### [DIRECTIONS]
Set down, word for word, every line of the listing below, starting with the one that contains "core_um2 14500 \" and ending with the final line. Include nothing else.

[[ RECORDS TO PROCESS, beginning ]]

## src/rtl/sid_adsr_mux.sv

```systemverilog
// Time-multiplexed SID-style ADSR envelope for NUM_VOICES voices; voice v is updated in prescaler slot v.
// Level registered one clk after its slot; no backpressure, en_i low freezes prescaler and all voice state.
module sid_adsr_mux #(
   parameter int NUM_VOICES = 3,
   parameter int CLK_DIV    = 24,
   parameter int RATE_W     = 15
) (
   input  logic                    clk,
   input  logic                    rst_n,
   input  logic                    en_i,
   input  logic [NUM_VOICES-1:0]   gate_i,
   input  logic [4*NUM_VOICES-1:0] attack_i,
   input  logic [4*NUM_VOICES-1:0] decay_i,
   input  logic [4*NUM_VOICES-1:0] sustain_i,
   input  logic [4*NUM_VOICES-1:0] release_i,
   output logic [8*NUM_VOICES-1:0] env_out_o,
   output logic [2*NUM_VOICES-1:0] env_state_o
);

   localparam int PSC_W = (CLK_DIV > 1) ? $clog2(CLK_DIV) : 1;
   localparam int VID_W = (NUM_VOICES > 1) ? $clog2(NUM_VOICES) : 1;
   localparam logic [PSC_W-1:0] PSC_LAST   = PSC_W'(CLK_DIV - 1);
   localparam logic [PSC_W-1:0] VOICE_LAST = PSC_W'(NUM_VOICES - 1);

   if (NUM_VOICES < 1) begin : g_chk_voices
      $error("sid_adsr_mux: NUM_VOICES must be >= 1");
   end
   if (CLK_DIV < NUM_VOICES) begin : g_chk_div
      $error("sid_adsr_mux: CLK_DIV must be >= NUM_VOICES");
   end
   if (RATE_W < 15) begin : g_chk_rate
      $error("sid_adsr_mux: RATE_W too narrow for the longest rate period");
   end

   typedef enum logic [1:0] {
      ST_RELEASE   = 2'd0,
      ST_ATTACK    = 2'd1,
      ST_DECAY_SUS = 2'd2
   } env_st_e;

   // Rate table stored as period-1 so the counter compares directly against it.
   function automatic logic [RATE_W-1:0] period_m1(input logic [3:0] idx);
      case (idx)
         4'd0:    period_m1 = RATE_W'(8);
         4'd1:    period_m1 = RATE_W'(31);
         4'd2:    period_m1 = RATE_W'(62);
         4'd3:    period_m1 = RATE_W'(94);
         4'd4:    period_m1 = RATE_W'(148);
         4'd5:    period_m1 = RATE_W'(219);
         4'd6:    period_m1 = RATE_W'(266);
         4'd7:    period_m1 = RATE_W'(312);
         4'd8:    period_m1 = RATE_W'(391);
         4'd9:    period_m1 = RATE_W'(976);
         4'd10:   period_m1 = RATE_W'(1953);
         4'd11:   period_m1 = RATE_W'(3125);
         4'd12:   period_m1 = RATE_W'(3906);
         4'd13:   period_m1 = RATE_W'(11719);
         4'd14:   period_m1 = RATE_W'(19531);
         default: period_m1 = RATE_W'(31250);
      endcase
   endfunction

   function automatic logic [4:0] exp_div_m1(input logic [7:0] lvl);
      if (lvl > 8'h5D)      exp_div_m1 = 5'd0;
      else if (lvl > 8'h36) exp_div_m1 = 5'd1;
      else if (lvl > 8'h1A) exp_div_m1 = 5'd3;
      else if (lvl > 8'h0E) exp_div_m1 = 5'd7;
      else if (lvl > 8'h06) exp_div_m1 = 5'd15;
      else                  exp_div_m1 = 5'd29;
   endfunction

   logic [PSC_W-1:0]  psc_q, psc_d;
   logic [7:0]        env_q   [NUM_VOICES];
   env_st_e           st_q    [NUM_VOICES];
   logic [RATE_W-1:0] rate_q  [NUM_VOICES];
   logic [4:0]        exp_q   [NUM_VOICES];
   logic [NUM_VOICES-1:0] gprev_q;

   logic [3:0] atk_v [NUM_VOICES];
   logic [3:0] dcy_v [NUM_VOICES];
   logic [3:0] sus_v [NUM_VOICES];
   logic [3:0] rel_v [NUM_VOICES];

   for (genvar g = 0; g < NUM_VOICES; g++) begin : g_voice_io
      assign atk_v[g] = attack_i[4*g +: 4];
      assign dcy_v[g] = decay_i[4*g +: 4];
      assign sus_v[g] = sustain_i[4*g +: 4];
      assign rel_v[g] = release_i[4*g +: 4];
      assign env_out_o[8*g +: 8]   = env_q[g];
      assign env_state_o[2*g +: 2] = st_q[g];
   end

   logic              slot_vld;
   logic [VID_W-1:0]  cur_v;
   logic              gate_cur, gprev_cur;
   logic [7:0]        env_cur, env_d, sus_lvl;
   env_st_e           st_cur, st_d;
   logic [RATE_W-1:0] rate_cur, rate_d, per_m1;
   logic [4:0]        exp_cur, exp_d;
   logic              rate_wrap, exp_hit;

   assign slot_vld = en_i && (psc_q <= VOICE_LAST);
   assign cur_v    = VID_W'(psc_q);

   always_comb begin
      psc_d = psc_q;
      if (en_i) begin
         psc_d = (psc_q == PSC_LAST) ? '0 : psc_q + PSC_W'(1);
      end
   end

   // Shared per-slot datapath: the selected voice's state is read, advanced and written back.
   always_comb begin
      gate_cur  = gate_i[cur_v];
      gprev_cur = gprev_q[cur_v];
      env_cur   = env_q[cur_v];
      st_cur    = st_q[cur_v];
      rate_cur  = rate_q[cur_v];
      exp_cur   = exp_q[cur_v];
      sus_lvl   = {sus_v[cur_v], sus_v[cur_v]};
      per_m1    = period_m1(rel_v[cur_v]);
      case (st_cur)
         ST_ATTACK:    per_m1 = period_m1(atk_v[cur_v]);
         ST_DECAY_SUS: per_m1 = period_m1(dcy_v[cur_v]);
         default:      per_m1 = period_m1(rel_v[cur_v]);
      endcase
      rate_wrap = (rate_cur == per_m1);
      exp_hit   = (st_cur == ST_ATTACK) || (exp_cur == exp_div_m1(env_cur));

      env_d  = env_cur;
      st_d   = st_cur;
      rate_d = rate_cur;
      exp_d  = exp_cur;

      if (gate_cur != gprev_cur) begin
         st_d   = gate_cur ? ST_ATTACK : ST_RELEASE;
         rate_d = '0;
         exp_d  = '0;
      end else if (rate_wrap) begin
         rate_d = '0;
         if (!exp_hit) begin
            exp_d = exp_cur + 5'd1;
         end else begin
            exp_d = '0;
            case (st_cur)
               ST_ATTACK: begin
                  if (env_cur != 8'hFF) env_d = env_cur + 8'd1;
                  if (env_cur >= 8'hFE) st_d = ST_DECAY_SUS;
               end
               ST_DECAY_SUS: begin
                  if (env_cur > sus_lvl) env_d = env_cur - 8'd1;
               end
               default: begin
                  if (env_cur != 8'h00) env_d = env_cur - 8'd1;
               end
            endcase
         end
      end else begin
         // Counter above a freshly shortened period runs on to 2^RATE_W before wrapping.
         rate_d = rate_cur + RATE_W'(1);
      end
   end

   always_ff @(posedge clk or negedge rst_n) begin
      if (!rst_n) begin
         psc_q   <= '0;
         gprev_q <= '0;
         for (int v = 0; v < NUM_VOICES; v++) begin
            env_q[v]  <= '0;
            st_q[v]   <= ST_RELEASE;
            rate_q[v] <= '0;
            exp_q[v]  <= '0;
         end
      end else begin
         psc_q <= psc_d;
         if (slot_vld) begin
            env_q[cur_v]   <= env_d;
            st_q[cur_v]    <= st_d;
            rate_q[cur_v]  <= rate_d;
            exp_q[cur_v]   <= exp_d;
            gprev_q[cur_v] <= gate_cur;
         end
      end
   end

endmodule

```

## config.mk

```make
export PLATFORM = sky130hd
export DESIGN_NAME = sid_adsr_mux
export DESIGN_NICKNAME = d
export VERILOG_FILES = /design/src/rtl/sid_adsr_mux.sv
export SDC_FILE = /design/constraint.sdc
export NUM_CORES = 1
export LEC_CHECK = 0
export CAP_MARGIN = 20
export CORE_UTILIZATION = 55
export CTS_BUF_LIST = sky130_fd_sc_hd__clkbuf_16
export DETAILED_ROUTE_END_ITERATION = 10
export PLACE_DENSITY_LB_ADDON = 0.12
export SYNTH_ARGS = -nofsm -noshare
export SYNTH_HDL_FRONTEND = slang
export SYNTH_SLANG_ARGS = --single-unit
```

## constraint.sdc

```tcl
create_clock -name clk -period 12.49 [get_ports clk]
set_input_delay 2.498 -clock clk [delete_from_list [all_inputs] [get_ports clk]]
set_output_delay 2.498 -clock clk [all_outputs]
set_load 0.02 [all_outputs]
```

==> results_dict.tcl <==
set metrics [dict create \
    path_clk_slew_ns 0.06 \
    die_h_um 124 \
    cts_setup_buffers 0 \
    clk-insertion-delay-late_ns 0.36 \
    grt.overflow.total 0 \
    critical_path_class "in -> reg" \
    clockBufferDepth 2 \
    num-nets-final 1081 \
    cts_hold_buf 0 \
    r2r_cells 15 \
    design.die.area_um2 15400 \
    status "finished clean" \
    drt_iter0_markers 652 \
    layout_common_cells "96 x dfrtp_1, 83 x nand2_1, 82 x nor2_1, 82 x clkdlybuf4s50_1, 67 x o21ai_0" \
    required_ns 12.68 \
    synth-edff-count 0 \
    period_share_pct 52.5 \
    slowest_delay_ns 0.68 \
    fp.dieW_um 124 \
    power_mw 2.16 \
    maxSlewHeadroom_pct 30.6 \
    start_util_pct 56.4 \
    viasPerCell 6.40 \
    grt_pass1_vias 6920 \
    rows 44 \
    syn-num-nets 1035 \
    htreeDepth 3 \
    tritoncts "built" \
    hp-class "reg -> reg" \
    p_per_area_nw_per_um2 231 \
    cts_sinks 98 \
    firstDrtPassIters 6 \
    cp_cell_sequence "clkdlybuf4s50_1 -> mux2i_1 -> a2bb2oi_2 -> inv_1 -> ha_1 -> o211ai_1 -> a211oi_1 -> a2111oi_0 -> nand3_1 -> a2111oi_4 -> nand3_4 -> o31ai_1 -> a31oi_1" \
    fin_crit_ns 6.55 \
    avgSynthCellArea_um2 8.75 \
    cp-startpoint "release_i[4]" \
    vias 7497 \
    drive_gt1_share_pct 6.38 \
    wl_per_cell_um 19.0 \
    cts-root-buf "clkbuf_16" \
    final.setup.tns_ns 0 \
    yosysUniqueCellTypes 82 \
    antenna_found_initial 0 \
    area_growth_pct 14.0 \
    setup_viol 0 \
    hold_viol 0 \
    cp_data_arrival_time_ns 6.75 \
    endpoint "env_out_o[7]" \
    final_antenna_net_count 0 \
    place_hpwl_um 15800 \
    r2r_setup_slack_ns 6.40 \
    max_freq_ghz 0.153 \
    crit_slowest_cell "a2111oi_0" \
    grt_max_degree 62 \
    drcViolationCount 0 \
    hold_path.startpoint "rate_q[0]" \
    cp_max_fo 17 \
    ys.flop_type "dfrtp_1" \
    fillers 1282 \
    io_buffers 83 \
    r2r-start "psc_q[1]" \
    drv_cap 0 \
    grtUsageTotal_pct 30.2 \
    synth_cells 936 \
    cts_resized 0 \
    routed_wl_um 22300 \
    fin_skew_ns 0.0101 \
    yosysWarningCount 0 \
    gp_congestion 0.939 \
    grt_setup_unrepaired "no" \
    grt_pass1_wl_um 35900 \
    tightest_slew_ns 1.04 \
    cp-end-kind "flop" \
    ys_seq_elements 98 \
    syn_area_um2 8190 \
    slew_viol_final 0 \
    p_leak_nw 3.90 \
    yosysSeqAreaShare_pct 29.9 \
    reg2reg_to "env_out_o[7]" \
    crit_path_start_kind "input port" \
    numCtsBuffers 9 \
    layout_commonest_cell "dfrtp_1" \
    ys_async_sr_fraction_pct 100 \
    core_um2 14500 \
    ios 84 \
    irDropWorstVdd_uv 150 \
    diodes 0 \
]
==> cells by family (layout without fill, tap and decap cells) <==
logic type	after synthesis	after routing	synth area share, %
flops	98	98	29.9
xor+xnor	36	36	3.85
fa+ha+maj	45	45	6.87
buf+inv	92	143	5.36
compound gates	310	310	27.6
mux	70	70	9.02
simple gates	285	285	17.4
==> synthesized netlist by cell type, drive strengths merged, types with 7 or more instances <==
master | instances | area share [%]
nand3b | 7 | 0.64
nand3 | 29 | 2.0
a21oi | 32 | 2.0
o21ai | 79 | 5.2
xor2 | 8 | 0.86
o31ai | 16 | 1.5
inv | 29 | 1.3
dfrtp | 98 | 30
a21o | 11 | 1.0
nand2 | 83 | 3.8
xnor2 | 28 | 3.0
nor4 | 9 | 0.87
o211ai | 11 | 1.0
and3 | 8 | 0.61
mux2 | 8 | 1.1
clkbuf | 30 | 1.4
nand2b | 10 | 0.76
o22ai | 9 | 0.69
a2bb2oi | 10 | 1.7
mux2i | 62 | 7.9
a22o | 34 | 3.6
buf | 29 | 2.4
ha | 45 | 6.9
nor3 | 16 | 1.2
o2bb2ai | 12 | 1.4
a31oi | 38 | 2.9
nand4 | 7 | 0.53
nor2 | 82 | 3.8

[[ RECORDS TO PROCESS, end ]]

### [SOLUTION FOR THIS TASK]
    core_um2 14500 \
    ios 84 \
    irDropWorstVdd_uv 150 \
    diodes 0 \
]
==> cells by family (layout without fill, tap and decap cells) <==
logic type	after synthesis	after routing	synth area share, %
flops	98	98	29.9
xor+xnor	36	36	3.85
fa+ha+maj	45	45	6.87
buf+inv	92	143	5.36
compound gates	310	310	27.6
mux	70	70	9.02
simple gates	285	285	17.4
==> synthesized netlist by cell type, drive strengths merged, types with 7 or more instances <==
master | instances | area share [%]
nand3b | 7 | 0.64
nand3 | 29 | 2.0
a21oi | 32 | 2.0
o21ai | 79 | 5.2
xor2 | 8 | 0.86
o31ai | 16 | 1.5
inv | 29 | 1.3
dfrtp | 98 | 30
a21o | 11 | 1.0
nand2 | 83 | 3.8
xnor2 | 28 | 3.0
nor4 | 9 | 0.87
o211ai | 11 | 1.0
and3 | 8 | 0.61
mux2 | 8 | 1.1
clkbuf | 30 | 1.4
nand2b | 10 | 0.76
o22ai | 9 | 0.69
a2bb2oi | 10 | 1.7
mux2i | 62 | 7.9
a22o | 34 | 3.6
buf | 29 | 2.4
ha | 45 | 6.9
nor3 | 16 | 1.2
o2bb2ai | 12 | 1.4
a31oi | 38 | 2.9
nand4 | 7 | 0.53
nor2 | 82 | 3.8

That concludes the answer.